PROBLEM STATEMENT: Your answer should consist of each line from the data below that contains "IDLE".

[Stored data]

-----

### config.mk
export PLATFORM = sky130hd
export DESIGN_NAME = rgb_driver
export DESIGN_NICKNAME = d
export VERILOG_FILES = /design/src/rtl/rgb_driver.sv
export SDC_FILE = /design/constraint.sdc
export NUM_CORES = 1
export LEC_CHECK = 0
export CAP_MARGIN = 15
export CORE_MARGIN = 10
export CORE_UTILIZATION = 35
export DETAILED_ROUTE_END_ITERATION = 6
export SLEW_MARGIN = 10
export SYNTH_ARGS = -nofsm -noshare
export SYNTH_HDL_FRONTEND = slang
export SYNTH_SLANG_ARGS = --single-unit
export TNS_END_PERCENT = 50
### constraint.sdc
create_clock -name clk -period 4.35 [get_ports clk]
set_clock_uncertainty 0.1 [all_clocks]
set_input_delay 0.435 -clock clk [delete_from_list [all_inputs] [get_ports clk]]
set_output_delay 0.435 -clock clk [all_outputs]
set_load 0.03 [all_outputs]
### src/rtl/rgb_driver.sv
`default_nettype none
// ============================================================================
// Module   : rgb_driver
// Purpose  : WS2812-style single-wire serializer; pulse-width-coded bits with
//            run-time prescaler, bit period and high times.
//            Define RGB_DRIVER_LSB_FIRST_EN to shift bytes out LSB first.
// Revision : 1.0
// ============================================================================
module rgb_driver (
    input  logic        clk,
    input  logic        reset,
    input  logic        enable,
    input  logic [7:0]  clk_div,
    input  logic [15:0] clk_max,
    input  logic [7:0]  data,
    input  logic [15:0] hi_in_1,
    input  logic [15:0] hi_in_0,
    output logic        no_pulse,
    output logic        out
);

    typedef enum logic [0:0] {
        IDLE = 1'b0,
        SEND = 1'b1
    } state_t;

    state_t      r_state, w_state_next;
    logic [7:0]  r_presc, w_presc_next;
    logic [15:0] r_tick, w_tick_next;
    logic [2:0]  r_bit, w_bit_next;
    logic [7:0]  r_shift, w_shift_next;
    logic [7:0]  r_div, w_div_next;
    logic [15:0] r_period_m1, w_period_m1_next;
    logic [15:0] r_hi1, w_hi1_next;
    logic [15:0] r_hi0, w_hi0_next;
    logic        r_out, w_out_next;
    logic        r_no_pulse, w_no_pulse_next;
    logic        w_load;
    logic        w_cur_bit;
    logic [7:0]  w_shift_adv;

`ifdef RGB_DRIVER_LSB_FIRST_EN
    assign w_shift_adv = {1'b0, r_shift[7:1]};
    assign w_cur_bit   = w_shift_next[0];
`else
    assign w_shift_adv = {r_shift[6:0], 1'b0};
    assign w_cur_bit   = w_shift_next[7];
`endif

    always_ff @(posedge clk or negedge reset) begin
        if (!reset) begin
            r_state     <= IDLE;
            r_presc     <= 8'd0;
            r_tick      <= 16'd0;
            r_bit       <= 3'd0;
            r_shift     <= 8'd0;
            r_div       <= 8'd0;
            r_period_m1 <= 16'd0;
            r_hi1       <= 16'd0;
            r_hi0       <= 16'd0;
            r_out       <= 1'b0;
            r_no_pulse  <= 1'b1;
        end else begin
            r_state     <= w_state_next;
            r_presc     <= w_presc_next;
            r_tick      <= w_tick_next;
            r_bit       <= w_bit_next;
            r_shift     <= w_shift_next;
            r_div       <= w_div_next;
            r_period_m1 <= w_period_m1_next;
            r_hi1       <= w_hi1_next;
            r_hi0       <= w_hi0_next;
            r_out       <= w_out_next;
            r_no_pulse  <= w_no_pulse_next;
        end
    end

    always_comb begin
        w_state_next     = r_state;
        w_presc_next     = r_presc;
        w_tick_next      = r_tick;
        w_bit_next       = r_bit;
        w_shift_next     = r_shift;
        w_div_next       = r_div;
        w_period_m1_next = r_period_m1;
        w_hi1_next       = r_hi1;
        w_hi0_next       = r_hi0;
        w_load           = 1'b0;

        case (r_state)
            IDLE: begin
                if (enable) begin
                    w_load = 1'b1;
                end
            end
            SEND: begin
                if (r_presc == r_div) begin
                    w_presc_next = 8'd0;
                    if (r_tick == r_period_m1) begin
                        w_tick_next = 16'd0;
                        if (r_bit == 3'd7) begin
                            if (enable) begin
                                w_load = 1'b1;
                            end else begin
                                w_state_next = IDLE;
                            end
                        end else begin
                            w_bit_next   = r_bit + 3'd1;
                            w_shift_next = w_shift_adv;
                        end
                    end else begin
                        w_tick_next = r_tick + 16'd1;
                    end
                end else begin
                    w_presc_next = r_presc + 8'd1;
                end
            end
            default: begin
                w_state_next = IDLE;
            end
        endcase

        // Byte start: new data and timing snapshot, counters restart at bit 0.
        if (w_load) begin
            w_state_next     = SEND;
            w_shift_next     = data;
            w_div_next       = clk_div;
            w_period_m1_next = (clk_max == 16'd0) ? 16'd0 : (clk_max - 16'd1);
            w_hi1_next       = hi_in_1;
            w_hi0_next       = hi_in_0;
            w_presc_next     = 8'd0;
            w_tick_next      = 16'd0;
            w_bit_next       = 3'd0;
        end

        // Outputs are precomputed for the period that follows this edge.
        w_no_pulse_next = (w_state_next != SEND);
        w_out_next      = (w_state_next == SEND) &&
                          (w_tick_next < (w_cur_bit ? w_hi1_next : w_hi0_next));
    end

    assign out      = r_out;
    assign no_pulse = r_no_pulse;

endmodule
`default_nettype wire

==> flow_metrics.env <==
export IMPL_slowest_stage="dfrtp_1"
export IMPL_synth_distinct_cells=59
export IMPL_vias=4519
export IMPL_status="finished, final reports clean"
export IMPL_path_clk_slew_ns=0.07
export IMPL_dieArea_sq_mm=0.0212
export IMPL_p_sw_frac=0.303
export IMPL_finalPower_mw=2.61
export IMPL_combinationalPowerShare=0.229
export IMPL_port_buffers=68
export IMPL_place_congestion=0.880
export IMPL_antenna_found_initial=0
export IMPL_track_usage=0.136
export IMPL_final_nets=759
export IMPL_synth_ff_type="dfrtp_1"
export IMPL_worst_ep_arrival_time_ns=4.18
export IMPL_vdd_drop_max_v=0.000209
export IMPL_r2r_start="r_tick[3]"
export IMPL_r2r_slack_ns=0.34
export IMPL_diodes=0
export IMPL_grt_max_degree=60
export IMPL_cts_root_buf="clkbuf_16"
export IMPL_setup_tns_ns=0
export IMPL_ios=69
export IMPL_p_leak_nw=3.00
export IMPL_stdcell_count=887
export IMPL_avgSynthCellArea_sq_um=9.05
export IMPL_p_int_mw=1.82
export IMPL_finalSetupViolations=0
export IMPL_htreeDepth=3
export IMPL_cp_cell_sequence="xor2_1, nor4_2, and4_4, and3_1, buf_4, mux2_4, nand2_1, a22o_1, ha_1, a21o_1, a21o_1, a221o_1, nand2_1, and3_1, o21ai_0, nor3_1"
export IMPL_cts_buffer_depth=2
export IMPL_clkSinkCount=94
export IMPL_seqPwrFrac=0.449
export IMPL_synth_nets=697
export IMPL_cts_tree="done"
export IMPL_powerDensity_mw_per_mm2=390
export IMPL_die_h_um=146
export IMPL_syn_to_final_growth_pct=21.3
export IMPL_seq_area_frac_synth=0.426
export IMPL_numCtsBuffers=9
export IMPL_layout_commonest_cell="nand2_1"
export IMPL_async_flop_share=1.00
export IMPL_crit_path_start="r_tick[3]"
export IMPL_required_ns=4.52
export IMPL_rows=45
export IMPL_hold_ws_ns=0.369
export IMPL_synth_area_sq_mm=0.00552
export IMPL_synth_edf_count=0
export IMPL_slew_headroom=0.496
export IMPL_dpl_hpwl_um=10200
export IMPL_p_clk_frac=0.323
export IMPL_die_x_um=146
export IMPL_drv_cap=0
export IMPL_drt_iter0_drc=354
export IMPL_setup_worst_path_end="out"
export IMPL_start_util=0.360
export IMPL_rr_endpoint="out"
export IMPL_critPathMaxStageDelay_ns=0.49
export IMPL_cts_setup_buffers=0
export IMPL_drive_gt1_frac=0.0873
export IMPL_hold_viol=0
export IMPL_layout_common_cells="nand2_1, dfrtp_1, clkdlybuf4s50_1"
export IMPL_worstMarginPinSlew_ns=0.746
export IMPL_dp_cells=870
export IMPL_worstSetupEndpointType="register"
export IMPL_avgViaCountPerCell=5.09
export IMPL_crit_path_start_kind="register"
export IMPL_first_pass_iters=4
export IMPL_reg2reg_depth=16
export IMPL_core_sq_mm=0.0153
export IMPL_grt_pass1_vias=4768
export IMPL_min_path_type="reg -> reg"
export IMPL_synthCells=610
export IMPL_ys_seq_elements=94
export IMPL_path_class="reg -> reg"
export IMPL_yosysWarnings=0
export IMPL_wirelength_um=14000
export IMPL_period_share=0.922
export IMPL_drc=0
export IMPL_wire_per_inst_um=15.8
export IMPL_rsz0062_at_grt="no"
export IMPL_critPathMaxFanout=15
export IMPL_finalCriticalPeriod_ns=4.01
export IMPL_max_freq_mhz=249
export IMPL_p_switching_mw=0.792
export IMPL_grt_pass1_wl_um=23800
export IMPL_antenna_left=0
export IMPL_clk_latency_ns=0.35
export IMPL_grt_overflow_total=0
export IMPL_finalMaxSlewViolations=0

-----

RESPONSE TO THE TASK:
        IDLE = 1'b0,
            r_state     <= IDLE;
            IDLE: begin
                                w_state_next = IDLE;
                w_state_next = IDLE;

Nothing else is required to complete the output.